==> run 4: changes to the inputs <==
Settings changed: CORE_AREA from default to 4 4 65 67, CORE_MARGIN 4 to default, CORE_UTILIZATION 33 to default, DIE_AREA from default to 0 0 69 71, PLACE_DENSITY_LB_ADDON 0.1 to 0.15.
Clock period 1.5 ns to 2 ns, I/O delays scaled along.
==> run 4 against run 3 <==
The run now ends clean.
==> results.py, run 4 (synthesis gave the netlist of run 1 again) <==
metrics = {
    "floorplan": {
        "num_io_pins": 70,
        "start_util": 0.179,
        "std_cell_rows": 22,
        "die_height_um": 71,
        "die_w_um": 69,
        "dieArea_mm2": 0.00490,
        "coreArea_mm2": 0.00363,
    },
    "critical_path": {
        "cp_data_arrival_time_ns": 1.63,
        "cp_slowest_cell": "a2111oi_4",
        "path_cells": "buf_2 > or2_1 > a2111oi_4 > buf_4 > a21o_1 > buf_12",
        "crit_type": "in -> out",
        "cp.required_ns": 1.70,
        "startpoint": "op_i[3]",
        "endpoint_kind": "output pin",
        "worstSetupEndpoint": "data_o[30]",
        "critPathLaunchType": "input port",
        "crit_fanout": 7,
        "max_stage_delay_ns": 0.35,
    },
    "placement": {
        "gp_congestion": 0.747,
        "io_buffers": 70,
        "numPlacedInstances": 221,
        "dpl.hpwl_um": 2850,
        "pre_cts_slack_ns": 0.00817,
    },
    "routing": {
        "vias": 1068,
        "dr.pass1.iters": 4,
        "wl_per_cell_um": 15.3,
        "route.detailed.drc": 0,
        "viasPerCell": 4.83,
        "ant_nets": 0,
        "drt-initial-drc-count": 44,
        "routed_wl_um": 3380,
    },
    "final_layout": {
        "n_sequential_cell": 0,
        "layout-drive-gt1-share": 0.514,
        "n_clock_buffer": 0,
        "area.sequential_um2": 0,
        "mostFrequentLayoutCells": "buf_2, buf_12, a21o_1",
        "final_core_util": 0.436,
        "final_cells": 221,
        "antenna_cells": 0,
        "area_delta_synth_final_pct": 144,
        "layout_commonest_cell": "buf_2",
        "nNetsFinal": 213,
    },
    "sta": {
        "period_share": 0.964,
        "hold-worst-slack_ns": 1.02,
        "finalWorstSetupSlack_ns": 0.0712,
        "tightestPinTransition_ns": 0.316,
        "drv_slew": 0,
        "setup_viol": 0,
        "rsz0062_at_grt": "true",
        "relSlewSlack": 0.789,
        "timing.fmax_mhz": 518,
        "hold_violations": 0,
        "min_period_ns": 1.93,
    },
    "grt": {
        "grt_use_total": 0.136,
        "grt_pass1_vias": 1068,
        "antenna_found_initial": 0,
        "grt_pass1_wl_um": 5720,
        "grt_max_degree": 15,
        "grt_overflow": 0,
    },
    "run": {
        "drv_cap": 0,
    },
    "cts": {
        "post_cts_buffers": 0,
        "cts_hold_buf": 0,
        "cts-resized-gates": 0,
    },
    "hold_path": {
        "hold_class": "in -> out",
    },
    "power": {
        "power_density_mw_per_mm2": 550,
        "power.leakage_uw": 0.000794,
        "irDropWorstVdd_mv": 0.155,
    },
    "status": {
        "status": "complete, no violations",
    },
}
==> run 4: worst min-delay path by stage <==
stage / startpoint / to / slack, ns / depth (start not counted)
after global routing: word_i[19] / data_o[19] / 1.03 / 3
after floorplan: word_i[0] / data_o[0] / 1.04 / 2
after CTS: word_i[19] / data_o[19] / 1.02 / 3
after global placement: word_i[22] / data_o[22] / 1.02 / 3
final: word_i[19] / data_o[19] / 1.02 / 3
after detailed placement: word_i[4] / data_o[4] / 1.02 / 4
==
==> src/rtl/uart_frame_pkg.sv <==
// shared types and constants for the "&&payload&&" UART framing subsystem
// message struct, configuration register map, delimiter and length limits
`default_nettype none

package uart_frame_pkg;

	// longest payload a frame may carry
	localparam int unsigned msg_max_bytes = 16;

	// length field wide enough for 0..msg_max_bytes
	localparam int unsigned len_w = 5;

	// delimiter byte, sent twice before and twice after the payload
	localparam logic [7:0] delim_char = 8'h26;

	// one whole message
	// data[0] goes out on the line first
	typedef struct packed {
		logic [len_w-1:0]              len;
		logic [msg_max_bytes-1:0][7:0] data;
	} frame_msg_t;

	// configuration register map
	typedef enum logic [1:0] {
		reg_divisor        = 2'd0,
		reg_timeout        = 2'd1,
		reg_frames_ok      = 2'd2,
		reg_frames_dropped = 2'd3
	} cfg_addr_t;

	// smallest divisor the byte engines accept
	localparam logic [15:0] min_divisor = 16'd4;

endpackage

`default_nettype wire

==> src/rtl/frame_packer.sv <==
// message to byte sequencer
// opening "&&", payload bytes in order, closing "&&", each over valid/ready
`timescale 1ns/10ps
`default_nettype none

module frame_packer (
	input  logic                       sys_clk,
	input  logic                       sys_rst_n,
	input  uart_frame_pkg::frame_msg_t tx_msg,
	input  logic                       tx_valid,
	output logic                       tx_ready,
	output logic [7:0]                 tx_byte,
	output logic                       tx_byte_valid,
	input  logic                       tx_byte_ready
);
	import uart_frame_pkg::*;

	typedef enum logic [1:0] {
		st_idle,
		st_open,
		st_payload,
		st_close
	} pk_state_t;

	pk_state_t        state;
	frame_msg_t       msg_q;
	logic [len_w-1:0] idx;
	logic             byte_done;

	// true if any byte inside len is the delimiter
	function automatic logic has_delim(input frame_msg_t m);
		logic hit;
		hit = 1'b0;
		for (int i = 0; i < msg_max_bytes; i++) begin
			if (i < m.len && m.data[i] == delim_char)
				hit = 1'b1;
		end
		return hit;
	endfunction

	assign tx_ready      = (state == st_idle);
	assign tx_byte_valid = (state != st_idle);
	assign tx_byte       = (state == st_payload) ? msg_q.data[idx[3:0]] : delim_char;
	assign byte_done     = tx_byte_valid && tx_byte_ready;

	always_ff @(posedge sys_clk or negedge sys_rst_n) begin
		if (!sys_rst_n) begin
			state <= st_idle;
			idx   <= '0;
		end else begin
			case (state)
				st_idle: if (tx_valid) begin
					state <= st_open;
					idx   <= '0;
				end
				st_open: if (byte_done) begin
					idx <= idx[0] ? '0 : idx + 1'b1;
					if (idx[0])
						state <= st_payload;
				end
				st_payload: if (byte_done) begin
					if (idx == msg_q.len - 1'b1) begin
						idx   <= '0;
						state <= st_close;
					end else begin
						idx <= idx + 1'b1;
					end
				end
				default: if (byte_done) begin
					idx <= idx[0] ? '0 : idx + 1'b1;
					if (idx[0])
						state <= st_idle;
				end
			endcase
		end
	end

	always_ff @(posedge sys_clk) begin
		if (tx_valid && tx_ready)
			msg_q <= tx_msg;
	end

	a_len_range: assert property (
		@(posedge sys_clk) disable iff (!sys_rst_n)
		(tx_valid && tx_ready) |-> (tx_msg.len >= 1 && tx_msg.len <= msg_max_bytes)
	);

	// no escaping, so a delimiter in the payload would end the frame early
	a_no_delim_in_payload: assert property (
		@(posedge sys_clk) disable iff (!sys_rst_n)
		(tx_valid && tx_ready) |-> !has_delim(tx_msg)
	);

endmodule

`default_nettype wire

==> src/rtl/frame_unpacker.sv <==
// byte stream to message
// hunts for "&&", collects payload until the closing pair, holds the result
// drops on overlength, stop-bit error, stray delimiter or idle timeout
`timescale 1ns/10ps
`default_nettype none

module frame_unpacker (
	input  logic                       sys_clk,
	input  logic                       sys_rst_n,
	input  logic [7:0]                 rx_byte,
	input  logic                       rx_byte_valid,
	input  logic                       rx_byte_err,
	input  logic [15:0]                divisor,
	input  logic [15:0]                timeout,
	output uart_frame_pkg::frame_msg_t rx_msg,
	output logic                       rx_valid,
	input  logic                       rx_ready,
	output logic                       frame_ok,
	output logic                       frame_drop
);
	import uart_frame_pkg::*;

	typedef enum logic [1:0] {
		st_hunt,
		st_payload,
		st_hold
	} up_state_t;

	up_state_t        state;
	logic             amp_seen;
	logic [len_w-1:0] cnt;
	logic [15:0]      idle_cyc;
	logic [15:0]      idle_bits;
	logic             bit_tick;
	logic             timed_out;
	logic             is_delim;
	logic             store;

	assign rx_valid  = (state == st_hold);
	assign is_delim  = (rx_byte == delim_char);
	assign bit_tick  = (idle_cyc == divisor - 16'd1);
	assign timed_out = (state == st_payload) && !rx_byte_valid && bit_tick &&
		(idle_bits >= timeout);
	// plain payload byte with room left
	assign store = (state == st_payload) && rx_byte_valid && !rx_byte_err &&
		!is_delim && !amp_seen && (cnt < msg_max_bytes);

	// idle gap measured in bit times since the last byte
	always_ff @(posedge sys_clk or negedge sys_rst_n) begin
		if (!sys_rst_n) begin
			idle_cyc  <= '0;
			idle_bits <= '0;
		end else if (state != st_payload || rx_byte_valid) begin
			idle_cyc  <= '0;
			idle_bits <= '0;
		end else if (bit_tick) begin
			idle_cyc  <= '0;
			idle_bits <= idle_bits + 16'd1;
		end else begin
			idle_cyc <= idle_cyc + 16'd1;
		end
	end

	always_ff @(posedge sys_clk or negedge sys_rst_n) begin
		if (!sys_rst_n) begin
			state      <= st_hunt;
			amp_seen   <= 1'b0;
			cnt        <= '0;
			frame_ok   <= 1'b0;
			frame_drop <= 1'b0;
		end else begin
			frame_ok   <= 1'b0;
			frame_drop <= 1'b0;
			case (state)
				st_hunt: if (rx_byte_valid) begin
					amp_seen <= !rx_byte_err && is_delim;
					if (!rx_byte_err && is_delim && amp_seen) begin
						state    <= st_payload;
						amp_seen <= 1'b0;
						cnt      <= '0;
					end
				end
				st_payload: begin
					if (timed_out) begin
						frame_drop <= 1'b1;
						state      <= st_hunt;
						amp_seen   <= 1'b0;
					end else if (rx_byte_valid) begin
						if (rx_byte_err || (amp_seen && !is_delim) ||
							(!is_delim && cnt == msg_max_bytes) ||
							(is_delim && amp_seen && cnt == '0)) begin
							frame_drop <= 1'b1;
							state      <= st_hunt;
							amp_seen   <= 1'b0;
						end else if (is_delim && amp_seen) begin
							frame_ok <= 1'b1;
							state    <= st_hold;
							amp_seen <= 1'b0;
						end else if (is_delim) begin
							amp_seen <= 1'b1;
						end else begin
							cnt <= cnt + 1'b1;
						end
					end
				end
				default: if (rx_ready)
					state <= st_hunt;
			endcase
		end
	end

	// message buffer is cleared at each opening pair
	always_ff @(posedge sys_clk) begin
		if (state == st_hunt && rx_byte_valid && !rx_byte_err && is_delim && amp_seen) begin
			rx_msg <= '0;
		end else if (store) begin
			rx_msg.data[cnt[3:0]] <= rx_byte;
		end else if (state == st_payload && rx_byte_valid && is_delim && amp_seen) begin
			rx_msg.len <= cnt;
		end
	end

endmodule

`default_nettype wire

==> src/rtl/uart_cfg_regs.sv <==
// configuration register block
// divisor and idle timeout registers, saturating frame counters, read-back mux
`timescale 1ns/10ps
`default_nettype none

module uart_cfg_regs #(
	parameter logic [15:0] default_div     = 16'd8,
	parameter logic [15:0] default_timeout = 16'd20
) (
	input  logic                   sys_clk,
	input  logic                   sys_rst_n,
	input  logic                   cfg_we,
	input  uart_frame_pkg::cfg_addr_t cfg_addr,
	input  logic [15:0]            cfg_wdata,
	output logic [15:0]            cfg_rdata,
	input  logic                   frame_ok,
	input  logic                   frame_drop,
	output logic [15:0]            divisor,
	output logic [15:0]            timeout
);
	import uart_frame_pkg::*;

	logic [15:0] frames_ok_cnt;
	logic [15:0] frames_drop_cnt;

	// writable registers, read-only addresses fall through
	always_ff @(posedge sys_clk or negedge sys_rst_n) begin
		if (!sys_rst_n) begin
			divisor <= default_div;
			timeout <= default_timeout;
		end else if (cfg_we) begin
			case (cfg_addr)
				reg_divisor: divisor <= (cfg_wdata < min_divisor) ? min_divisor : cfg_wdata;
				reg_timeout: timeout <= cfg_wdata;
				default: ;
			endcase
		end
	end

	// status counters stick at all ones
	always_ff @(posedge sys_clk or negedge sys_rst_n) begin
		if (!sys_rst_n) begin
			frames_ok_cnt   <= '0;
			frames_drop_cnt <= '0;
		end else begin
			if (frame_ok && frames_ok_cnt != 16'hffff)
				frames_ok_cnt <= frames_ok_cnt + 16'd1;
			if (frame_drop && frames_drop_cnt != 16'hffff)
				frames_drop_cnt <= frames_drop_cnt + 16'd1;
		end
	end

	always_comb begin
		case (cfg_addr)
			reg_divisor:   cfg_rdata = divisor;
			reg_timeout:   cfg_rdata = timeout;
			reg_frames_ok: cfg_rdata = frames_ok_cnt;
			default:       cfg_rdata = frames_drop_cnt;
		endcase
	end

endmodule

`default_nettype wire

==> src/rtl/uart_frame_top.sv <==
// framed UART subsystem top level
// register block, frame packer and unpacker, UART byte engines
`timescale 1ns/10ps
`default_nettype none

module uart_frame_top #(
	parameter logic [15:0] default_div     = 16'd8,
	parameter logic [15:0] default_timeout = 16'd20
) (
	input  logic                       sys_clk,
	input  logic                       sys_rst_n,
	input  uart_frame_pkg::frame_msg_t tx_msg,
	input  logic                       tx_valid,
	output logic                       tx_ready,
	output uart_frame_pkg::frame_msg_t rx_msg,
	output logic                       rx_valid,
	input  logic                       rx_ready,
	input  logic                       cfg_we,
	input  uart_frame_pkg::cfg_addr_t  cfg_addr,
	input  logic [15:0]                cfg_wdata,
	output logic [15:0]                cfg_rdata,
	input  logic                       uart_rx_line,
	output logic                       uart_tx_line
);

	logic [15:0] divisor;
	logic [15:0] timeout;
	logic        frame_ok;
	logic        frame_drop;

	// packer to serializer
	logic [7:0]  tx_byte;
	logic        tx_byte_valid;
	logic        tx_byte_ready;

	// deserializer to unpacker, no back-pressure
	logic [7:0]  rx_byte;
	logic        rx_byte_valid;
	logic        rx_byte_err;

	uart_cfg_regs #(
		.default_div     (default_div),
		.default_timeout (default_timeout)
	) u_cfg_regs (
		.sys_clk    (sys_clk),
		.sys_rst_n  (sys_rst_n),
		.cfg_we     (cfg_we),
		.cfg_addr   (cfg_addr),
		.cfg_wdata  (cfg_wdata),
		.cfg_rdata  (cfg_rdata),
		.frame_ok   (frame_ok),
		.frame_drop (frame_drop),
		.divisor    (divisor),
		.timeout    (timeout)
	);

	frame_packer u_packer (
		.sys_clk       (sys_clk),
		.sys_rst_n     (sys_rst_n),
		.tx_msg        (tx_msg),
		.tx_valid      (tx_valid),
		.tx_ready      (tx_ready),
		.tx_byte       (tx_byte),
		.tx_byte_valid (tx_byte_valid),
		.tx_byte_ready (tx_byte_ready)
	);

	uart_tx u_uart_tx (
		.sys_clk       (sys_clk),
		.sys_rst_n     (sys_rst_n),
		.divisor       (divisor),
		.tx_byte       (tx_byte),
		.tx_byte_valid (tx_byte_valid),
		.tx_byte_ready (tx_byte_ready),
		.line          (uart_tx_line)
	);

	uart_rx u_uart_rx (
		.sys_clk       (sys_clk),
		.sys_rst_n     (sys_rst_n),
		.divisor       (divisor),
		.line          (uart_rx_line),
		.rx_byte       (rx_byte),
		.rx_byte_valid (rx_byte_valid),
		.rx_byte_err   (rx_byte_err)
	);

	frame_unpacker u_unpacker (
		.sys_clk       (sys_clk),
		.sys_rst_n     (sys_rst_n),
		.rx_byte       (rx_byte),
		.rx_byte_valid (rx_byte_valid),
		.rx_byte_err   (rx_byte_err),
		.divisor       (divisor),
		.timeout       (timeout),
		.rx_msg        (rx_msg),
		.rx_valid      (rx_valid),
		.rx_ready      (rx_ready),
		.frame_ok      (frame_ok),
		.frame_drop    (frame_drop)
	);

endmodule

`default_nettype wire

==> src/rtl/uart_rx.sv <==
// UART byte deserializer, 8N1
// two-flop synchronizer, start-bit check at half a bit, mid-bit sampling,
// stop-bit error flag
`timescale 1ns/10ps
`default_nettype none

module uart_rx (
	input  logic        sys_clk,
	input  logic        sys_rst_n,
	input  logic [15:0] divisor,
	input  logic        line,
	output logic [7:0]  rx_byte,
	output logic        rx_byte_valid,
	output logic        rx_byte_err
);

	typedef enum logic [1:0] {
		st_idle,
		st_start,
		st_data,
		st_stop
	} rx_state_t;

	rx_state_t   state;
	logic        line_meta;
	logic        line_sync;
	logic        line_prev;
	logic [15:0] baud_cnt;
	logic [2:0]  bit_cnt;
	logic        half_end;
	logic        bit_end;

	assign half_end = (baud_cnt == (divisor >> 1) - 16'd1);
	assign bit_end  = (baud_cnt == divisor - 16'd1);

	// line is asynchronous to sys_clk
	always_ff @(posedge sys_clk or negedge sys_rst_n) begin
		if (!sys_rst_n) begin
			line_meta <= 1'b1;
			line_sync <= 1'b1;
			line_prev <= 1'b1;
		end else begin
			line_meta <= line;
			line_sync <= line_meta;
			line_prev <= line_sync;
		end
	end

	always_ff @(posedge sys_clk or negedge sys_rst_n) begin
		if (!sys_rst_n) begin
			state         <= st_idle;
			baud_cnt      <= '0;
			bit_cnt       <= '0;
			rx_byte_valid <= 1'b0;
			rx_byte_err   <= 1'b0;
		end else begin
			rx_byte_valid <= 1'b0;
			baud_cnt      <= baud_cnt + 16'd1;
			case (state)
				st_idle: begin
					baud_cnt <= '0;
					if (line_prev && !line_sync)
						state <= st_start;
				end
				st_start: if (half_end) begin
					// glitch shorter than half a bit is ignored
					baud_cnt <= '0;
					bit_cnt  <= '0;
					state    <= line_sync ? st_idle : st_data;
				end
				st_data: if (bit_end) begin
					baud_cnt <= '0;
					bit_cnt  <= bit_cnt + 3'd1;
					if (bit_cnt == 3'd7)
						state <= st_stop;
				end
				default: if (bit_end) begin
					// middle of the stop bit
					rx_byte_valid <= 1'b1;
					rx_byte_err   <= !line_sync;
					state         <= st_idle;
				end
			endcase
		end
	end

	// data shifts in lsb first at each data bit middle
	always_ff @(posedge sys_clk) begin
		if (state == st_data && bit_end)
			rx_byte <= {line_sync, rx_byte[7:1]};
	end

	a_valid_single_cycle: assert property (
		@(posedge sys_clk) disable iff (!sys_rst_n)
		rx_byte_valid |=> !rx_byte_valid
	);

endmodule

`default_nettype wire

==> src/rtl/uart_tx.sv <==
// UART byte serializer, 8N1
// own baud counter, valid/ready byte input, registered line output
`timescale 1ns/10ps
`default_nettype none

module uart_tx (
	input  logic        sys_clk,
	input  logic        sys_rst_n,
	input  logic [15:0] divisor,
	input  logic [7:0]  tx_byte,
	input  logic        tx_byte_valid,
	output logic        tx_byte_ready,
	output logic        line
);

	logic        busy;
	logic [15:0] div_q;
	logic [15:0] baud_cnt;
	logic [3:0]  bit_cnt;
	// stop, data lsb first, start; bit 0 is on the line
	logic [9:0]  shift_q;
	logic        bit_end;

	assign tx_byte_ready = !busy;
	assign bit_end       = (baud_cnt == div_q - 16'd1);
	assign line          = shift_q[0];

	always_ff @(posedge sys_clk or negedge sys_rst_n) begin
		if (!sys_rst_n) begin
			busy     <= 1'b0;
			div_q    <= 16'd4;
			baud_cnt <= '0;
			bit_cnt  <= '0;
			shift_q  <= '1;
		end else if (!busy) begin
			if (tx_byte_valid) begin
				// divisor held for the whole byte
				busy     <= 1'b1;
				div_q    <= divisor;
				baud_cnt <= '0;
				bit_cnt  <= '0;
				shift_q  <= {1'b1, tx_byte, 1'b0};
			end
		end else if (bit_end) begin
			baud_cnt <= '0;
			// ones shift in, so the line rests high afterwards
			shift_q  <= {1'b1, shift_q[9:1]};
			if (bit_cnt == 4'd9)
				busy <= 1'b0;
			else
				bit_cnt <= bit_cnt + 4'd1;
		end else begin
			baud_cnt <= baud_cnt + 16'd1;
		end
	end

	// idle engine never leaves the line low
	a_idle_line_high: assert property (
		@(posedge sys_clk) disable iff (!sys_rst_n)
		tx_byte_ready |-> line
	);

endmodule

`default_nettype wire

### Exercise details
Copy out, in full, each line above that has the word "global" in it.

### Written solution
after global routing: word_i[19] / data_o[19] / 1.03 / 3
after global placement: word_i[22] / data_o[22] / 1.02 / 3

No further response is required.